コロナ第2波に打ち勝つ最新知識

過去の治療法は有効か? 低放射線療法が再び注目されている

エボラ出血熱治療薬「レムデシビル」/(C)ロイター

「そのひとつが、放射線を低線量で肺に照射する方法です。ペルーでは、使用可能な人工呼吸器(MV)は822程度しかなく、集中治療室のベッドと人工呼吸器の不足を回避するために、この方法が試されているようです」

 米ジョンズ・ホプキンス大のまとめによると、9月7日午後3時現在でペルーの感染者数は68万3702人と米、印、伯、露に次いで5番目に多い。

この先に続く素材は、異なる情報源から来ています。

[src/rtl/wds_pkg.sv]
package wds_pkg;

  // Register indices; byte address is the index shifted by ADDR_SHIFT
  localparam logic [7:0] IDX_CTRL_MAIN = 8'h34;
  localparam logic [7:0] IDX_KEY_CODE  = 8'h35;
  localparam logic [7:0] IDX_STATUS    = 8'h38;
  localparam int         ADDR_SHIFT    = 2;
  localparam logic [9:0] BYTE_CTRL_MAIN = {IDX_CTRL_MAIN, 2'h0};
  localparam logic [9:0] BYTE_KEY_CODE  = {IDX_KEY_CODE, 2'h0};
  localparam logic [9:0] BYTE_STATUS    = {IDX_STATUS, 2'h0};

  // Key codes accepted by watchdog_key_code
  localparam logic [7:0] KEY_CLEAR   = 8'h4e;
  localparam logic [7:0] KEY_DISABLE = 8'hb1;
  localparam logic [7:0] KEY_TRAP    = 8'hd2;

  // watchdog_control_main fields
  localparam int         CTRL_W        = 6;
  localparam int         BIT_OVF_SEL   = 0;
  localparam int         TIME_LSB      = 1;
  localparam int         TIME_MSB      = 2;
  localparam int         BIT_ENABLE    = 3;
  localparam int         BIT_TRAP_ACT  = 4;
  localparam int         BIT_TRAP_AREA = 5;
  localparam logic [5:0] CTRL_RESET    = 6'h39;

  // Time base: divider tap for setting 00, step per setting
  localparam int         HI_BASE_EXP = 23;
  localparam int         LO_BASE_EXP = 15;
  localparam int         EXP_STEP    = 2;
  localparam logic [1:0] BIN_MAX     = 2'h3;

  // Reset pin low time, in high-frequency clock periods
  localparam logic [4:0] RESET_FC_TICKS = 5'h18;

  localparam int         STATUS_W = 11;
  localparam int         DATA_W   = 32;

  typedef enum logic [1:0] {
    WDS_OFF   = 2'h0,
    WDS_RUN   = 2'h1,
    WDS_RESET = 2'h3
  } wds_state_t;

endpackage
$ cat src/include/rmsel_pkg.sv
// Constants, field layout and carrier types of the remappable input select bank.
// Behaviour
// - Selector code zero ties the peripheral input low to ground.
// - Selector code one feeds the peripheral input from comparator one.
// - Input-only selectors: code 124 routes remap input pin 124, the top choice.
// - Encoder B phase A and B selectors reach code 127, remap pin 127.
// - Unimplemented register bits read zero and ignore writes.
// - All selector fields clear at reset, so every input starts grounded.
// - Selector fields are read/write; a read returns the last written code.
// - Bits 14-8 of encoder1_home_index_sel choose encoder A home source.
// - Bits 6-0 of encoder1_home_index_sel choose encoder A index source.
// - Bits 14-8 of encoder2_phase_sel choose encoder B phase B source.
// - Bits 6-0 of encoder2_phase_sel choose encoder B phase A source.
// - Bits 14-8 of encoder2_home_index_sel choose encoder B home source.
// - Bits 6-0 of encoder2_home_index_sel choose encoder B index source.
// - Bits 6-0 of uart_one_receive_sel choose UART one receive source.
// - Bits 6-0 of uart_two_receive_sel choose UART two receive source.
// - Bits 14-8 of spi_two_clock_data_sel choose SPI two clock source.
// - Bits 6-0 of spi_two_clock_data_sel choose SPI two data-in source.
// - Bits 6-0 of spi_two_slave_select_sel choose SPI two select source.
// - Bits 14-8 of codec_clock_data_sel choose codec interface clock source.
// - Bits 6-0 of codec_clock_data_sel choose codec interface data-in source.
`default_nettype none
package rmsel_pkg;
    localparam int AXI_ADDR_W = 8;
    localparam int AXI_DATA_W = 32;
    localparam int SEL_W = 7;
    localparam int NUM_REGS = 8;
    localparam int IDX_W = 3;
    localparam int NUM_PINS = 128;
    localparam int IDX_LSB = 2;
    localparam int IDX_MSB = 4;
    localparam int LO_LSB = 0;
    localparam int HI_LSB = 8;
    localparam int STRB_LO = 0;
    localparam int STRB_HI = 1;
    localparam logic [AXI_ADDR_W-1:0] OFF_ENC1_HOME_INDEX = 8'h00;
    localparam logic [AXI_ADDR_W-1:0] OFF_ENC2_PHASE = 8'h04;
    localparam logic [AXI_ADDR_W-1:0] OFF_ENC2_HOME_INDEX = 8'h08;
    localparam logic [AXI_ADDR_W-1:0] OFF_UART_ONE_RX = 8'h0c;
    localparam logic [AXI_ADDR_W-1:0] OFF_UART_TWO_RX = 8'h10;
    localparam logic [AXI_ADDR_W-1:0] OFF_SPI_TWO_CLK_DATA = 8'h14;
    localparam logic [AXI_ADDR_W-1:0] OFF_SPI_TWO_SELECT = 8'h18;
    localparam logic [AXI_ADDR_W-1:0] OFF_CODEC_CLK_DATA = 8'h1c;
    localparam logic [AXI_ADDR_W-1:0] MAP_MASK = 8'he0;
    localparam logic [IDX_W-1:0] IX_ENC1_HI = 3'h0;
    localparam logic [IDX_W-1:0] IX_ENC2_PH = 3'h1;
    localparam logic [IDX_W-1:0] IX_ENC2_HI = 3'h2;
    localparam logic [IDX_W-1:0] IX_UART1 = 3'h3;
    localparam logic [IDX_W-1:0] IX_UART2 = 3'h4;
    localparam logic [IDX_W-1:0] IX_SPI_CD = 3'h5;
    localparam logic [IDX_W-1:0] IX_SPI_SS = 3'h6;
    localparam logic [IDX_W-1:0] IX_CODEC = 3'h7;
    localparam logic [NUM_REGS-1:0] HAS_HI = 8'ha7;
    localparam logic [NUM_REGS-1:0] WIDE_REGS = 8'h02;
    localparam logic [SEL_W-1:0] CODE_GROUND = 7'h00;
    localparam logic [SEL_W-1:0] CODE_CMP = 7'h01;
    localparam logic [SEL_W-1:0] CODE_MAX_INPUT = 7'h7c;
    localparam logic [SEL_W-1:0] CODE_MAX_BIDIR = 7'h7f;
    localparam logic [SEL_W-1:0] SEL_RESET = 7'h00;
    localparam logic [NUM_PINS-1:0] PIN_PRESENT = {4{32'hffffffff}};
    localparam logic [1:0] RESP_OKAY = 2'h0;
    localparam logic [1:0] RESP_SLVERR = 2'h2;

    typedef logic [SEL_W-1:0] rmsel_code_t;

    typedef struct packed {
        logic encoder_a_home;
        logic encoder_a_index;
        logic encoder_b_phase_a;
        logic encoder_b_phase_b;
        logic encoder_b_home;
        logic encoder_b_index;
        logic uart_one_rx;
        logic uart_two_rx;
        logic spi_two_clock;
        logic spi_two_data_in;
        logic spi_two_select;
        logic codec_clock;
        logic codec_data_in;
    } rmsel_periph_t;
endpackage
`default_nettype wire

$ cat src/rtl/rmsel_bank.sv
// Selector register bank on AXI4-Lite with registered input multiplexers.
//
// The implementer's own choices: the AXI4-Lite slave port and the register offsets.
`timescale 1ns/1ps
`default_nettype none
module rmsel_bank (
    // Clock and reset
    input wire logic aclk,
    input wire logic aresetn,
    // Write address channel
    input wire logic awvalid,
    output logic awready,
    input wire logic [rmsel_pkg::AXI_ADDR_W-1:0] awaddr,
    input wire logic [2:0] awprot,
    // Write data channel
    input wire logic wvalid,
    output logic wready,
    input wire logic [rmsel_pkg::AXI_DATA_W-1:0] wdata,
    input wire logic [3:0] wstrb,
    // Write response channel
    output logic bvalid,
    input wire logic bready,
    output logic [1:0] bresp,
    // Read address channel
    input wire logic arvalid,
    output logic arready,
    input wire logic [rmsel_pkg::AXI_ADDR_W-1:0] araddr,
    input wire logic [2:0] arprot,
    // Read data channel
    output logic rvalid,
    input wire logic rready,
    output logic [rmsel_pkg::AXI_DATA_W-1:0] rdata,
    output logic [1:0] rresp,
    // Signal sources
    input wire logic [rmsel_pkg::NUM_PINS-1:0] remap_pin,
    input wire logic comparator_one_output,
    // Routed peripheral inputs
    output rmsel_pkg::rmsel_periph_t periph
);
    import rmsel_pkg::*;

    // Selector storage, one low and one high field per register.
    rmsel_code_t lo_reg [NUM_REGS];
    rmsel_code_t lo_next [NUM_REGS];
    rmsel_code_t hi_reg [NUM_REGS];
    rmsel_code_t hi_next [NUM_REGS];

    // Bus state.
    logic aw_full_reg;
    logic aw_full_next;
    logic w_full_reg;
    logic w_full_next;
    logic [AXI_ADDR_W-1:0] aw_addr_reg;
    logic [AXI_ADDR_W-1:0] aw_addr_next;
    logic [AXI_DATA_W-1:0] w_data_reg;
    logic [AXI_DATA_W-1:0] w_data_next;
    logic [3:0] w_strb_reg;
    logic [3:0] w_strb_next;
    logic awready_reg;
    logic awready_next;
    logic wready_reg;
    logic wready_next;
    logic bvalid_reg;
    logic bvalid_next;
    logic [1:0] bresp_reg;
    logic [1:0] bresp_next;
    logic arready_reg;
    logic arready_next;
    logic rvalid_reg;
    logic rvalid_next;
    logic [AXI_DATA_W-1:0] rdata_reg;
    logic [AXI_DATA_W-1:0] rdata_next;
    logic [1:0] rresp_reg;
    logic [1:0] rresp_next;
    rmsel_periph_t periph_reg;
    rmsel_periph_t periph_next;

    logic do_write;
    logic [IDX_W-1:0] w_idx;

    // A register offset is mapped when no bit above the index is set.
    function automatic logic addr_mapped(input logic [AXI_ADDR_W-1:0] addr);
        return (addr & MAP_MASK) == OFF_ENC1_HOME_INDEX;
    endfunction

    function automatic logic [IDX_W-1:0] addr_index(input logic [AXI_ADDR_W-1:0] addr);
        return addr[IDX_MSB:IDX_LSB];
    endfunction

    // One source multiplexer. Codes above the selector's ceiling or
    // naming a pin the package lacks come out low rather than floating.
    function automatic logic route_src(
        input rmsel_code_t code,
        input rmsel_code_t max_code,
        input logic [NUM_PINS-1:0] pins,
        input logic cmp
    );
        logic v;
        v = 1'b0;
        if (code == CODE_GROUND)
        begin
            v = 1'b0;
        end
        else if (code == CODE_CMP)
        begin
            v = cmp;
        end
        else if (code <= max_code)
        begin
            v = pins[code] & PIN_PRESENT[code];
        end
        return v;
    endfunction

    // Unimplemented bits 31-15 and 7 read zero; the high field of a
    // single-field register reads zero as well.
    function automatic logic [AXI_DATA_W-1:0] read_word(
        input rmsel_code_t lo,
        input rmsel_code_t hi,
        input logic has_hi
    );
        logic [AXI_DATA_W-1:0] w;
        w = '0;
        w[LO_LSB +: SEL_W] = lo;
        if (has_hi)
        begin
            w[HI_LSB +: SEL_W] = hi;
        end
        return w;
    endfunction

    function automatic rmsel_code_t ceiling(input logic [IDX_W-1:0] idx);
        return WIDE_REGS[idx] ? CODE_MAX_BIDIR : CODE_MAX_INPUT;
    endfunction

    assign do_write = aw_full_reg && w_full_reg && !bvalid_reg;
    assign w_idx = addr_index(aw_addr_reg);

    // Write path: address and data are caught in either order, the
    // write lands once both are held and no response is pending.
    always_comb
    begin
        aw_full_next = aw_full_reg;
        w_full_next = w_full_reg;
        aw_addr_next = aw_addr_reg;
        w_data_next = w_data_reg;
        w_strb_next = w_strb_reg;
        bvalid_next = bvalid_reg;
        bresp_next = bresp_reg;
        for (int i = 0; i < NUM_REGS; i++)
        begin
            lo_next[i] = lo_reg[i];
            hi_next[i] = hi_reg[i];
        end
        if (awvalid && awready_reg)
        begin
            aw_full_next = 1'b1;
            aw_addr_next = awaddr;
        end
        if (wvalid && wready_reg)
        begin
            w_full_next = 1'b1;
            w_data_next = wdata;
            w_strb_next = wstrb;
        end
        if (do_write)
        begin
            aw_full_next = 1'b0;
            w_full_next = 1'b0;
            bvalid_next = 1'b1;
            bresp_next = RESP_SLVERR;
            if (addr_mapped(aw_addr_reg))
            begin
                bresp_next = RESP_OKAY;
                if (w_strb_reg[STRB_LO])
                begin
                    lo_next[w_idx] = w_data_reg[LO_LSB +: SEL_W];
                end
                if (w_strb_reg[STRB_HI] && HAS_HI[w_idx])
                begin
                    hi_next[w_idx] = w_data_reg[HI_LSB +: SEL_W];
                end
            end
        end
        else if (bvalid_reg && bready)
        begin
            bvalid_next = 1'b0;
        end
        awready_next = !aw_full_next && !bvalid_next;
        wready_next = !w_full_next && !bvalid_next;
    end

    always_ff @(posedge aclk)
    begin
        if (!aresetn)
        begin
            aw_full_reg <= 1'b0;
            w_full_reg <= 1'b0;
            aw_addr_reg <= '0;
            w_data_reg <= '0;
            w_strb_reg <= '0;
            bvalid_reg <= 1'b0;
            bresp_reg <= RESP_OKAY;
            awready_reg <= 1'b0;
            wready_reg <= 1'b0;
            for (int i = 0; i < NUM_REGS; i++)
            begin
                lo_reg[i] <= SEL_RESET;
                hi_reg[i] <= SEL_RESET;
            end
        end
        else
        begin
            aw_full_reg <= aw_full_next;
            w_full_reg <= w_full_next;
            aw_addr_reg <= aw_addr_next;
            w_data_reg <= w_data_next;
            w_strb_reg <= w_strb_next;
            bvalid_reg <= bvalid_next;
            bresp_reg <= bresp_next;
            awready_reg <= awready_next;
            wready_reg <= wready_next;
            for (int i = 0; i < NUM_REGS; i++)
            begin
                lo_reg[i] <= lo_next[i];
                hi_reg[i] <= hi_next[i];
            end
        end
    end

    // Read path: the word is captured on the address handshake, so a
    // write landing one cycle later does not disturb the answer.
    always_comb
    begin
        rvalid_next = rvalid_reg;
        rdata_next = rdata_reg;
        rresp_next = rresp_reg;
        if (arvalid && arready_reg)
        begin
            rvalid_next = 1'b1;
            rdata_next = '0;
            rresp_next = RESP_SLVERR;
            if (addr_mapped(araddr))
            begin
                rresp_next = RESP_OKAY;
                rdata_next = read_word(lo_reg[addr_index(araddr)],
                    hi_reg[addr_index(araddr)], HAS_HI[addr_index(araddr)]);
            end
        end
        else if (rvalid_reg && rready)
        begin
            rvalid_next = 1'b0;
        end
        arready_next = !rvalid_next;
    end

    always_ff @(posedge aclk)
    begin
        if (!aresetn)
        begin
            rvalid_reg <= 1'b0;
            rdata_reg <= '0;
            rresp_reg <= RESP_OKAY;
            arready_reg <= 1'b0;
        end
        else
        begin
            rvalid_reg <= rvalid_next;
            rdata_reg <= rdata_next;
            rresp_reg <= rresp_next;
            arready_reg <= arready_next;
        end
    end

    // Routing: every peripheral input is re-evaluated each cycle from the
    // current selector, registered once so the peripherals see clean levels.
    always_comb
    begin
        periph_next.encoder_a_home = route_src(hi_reg[IX_ENC1_HI],
            ceiling(IX_ENC1_HI), remap_pin, comparator_one_output);
        periph_next.encoder_a_index = route_src(lo_reg[IX_ENC1_HI],
            ceiling(IX_ENC1_HI), remap_pin, comparator_one_output);
        periph_next.encoder_b_phase_b = route_src(hi_reg[IX_ENC2_PH],
            ceiling(IX_ENC2_PH), remap_pin, comparator_one_output);
        periph_next.encoder_b_phase_a = route_src(lo_reg[IX_ENC2_PH],
            ceiling(IX_ENC2_PH), remap_pin, comparator_one_output);
        periph_next.encoder_b_home = route_src(hi_reg[IX_ENC2_HI],
            ceiling(IX_ENC2_HI), remap_pin, comparator_one_output);
        periph_next.encoder_b_index = route_src(lo_reg[IX_ENC2_HI],
            ceiling(IX_ENC2_HI), remap_pin, comparator_one_output);
        periph_next.uart_one_rx = route_src(lo_reg[IX_UART1],
            ceiling(IX_UART1), remap_pin, comparator_one_output);
        periph_next.uart_two_rx = route_src(lo_reg[IX_UART2],
            ceiling(IX_UART2), remap_pin, comparator_one_output);
        periph_next.spi_two_clock = route_src(hi_reg[IX_SPI_CD],
            ceiling(IX_SPI_CD), remap_pin, comparator_one_output);
        periph_next.spi_two_data_in = route_src(lo_reg[IX_SPI_CD],
            ceiling(IX_SPI_CD), remap_pin, comparator_one_output);
        periph_next.spi_two_select = route_src(lo_reg[IX_SPI_SS],
            ceiling(IX_SPI_SS), remap_pin, comparator_one_output);
        periph_next.codec_clock = route_src(hi_reg[IX_CODEC],
            ceiling(IX_CODEC), remap_pin, comparator_one_output);
        periph_next.codec_data_in = route_src(lo_reg[IX_CODEC],
            ceiling(IX_CODEC), remap_pin, comparator_one_output);
    end

    always_ff @(posedge aclk)
    begin
        if (!aresetn)
        begin
            periph_reg <= '0;
        end
        else
        begin
            periph_reg <= periph_next;
        end
    end

    assign awready = awready_reg;
    assign wready = wready_reg;
    assign bvalid = bvalid_reg;
    assign bresp = bresp_reg;
    assign arready = arready_reg;
    assign rvalid = rvalid_reg;
    assign rdata = rdata_reg;
    assign rresp = rresp_reg;
    assign periph = periph_reg;
endmodule
`default_nettype wire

「ペルーのリポートでは64歳の患者は、新型コロナウイルス感染症による肺炎を起こし、急速に進行して換気機能が悪化。両側の全肺容量に対する1Gyの放射線治療が施されて、換気機能が徐々に改善され、副作用がなかったと報告されています」

 実はこの治療法は20世紀初頭に肺炎治療で使われてきた方法。リンパ球をターゲットにすることで、重篤な肺炎患者に見られるサイトカインストームを阻止するのが狙いだ。抗生物質の発見で廃れたが、新型コロナウイルス肺炎が急激なサイトカインストームを起こし、それが致命傷になることがわかり、再度注目されているのだ。日本でもこの冬、医療崩壊が起こるようであれば、低放射線療法が必要になるかもしれない。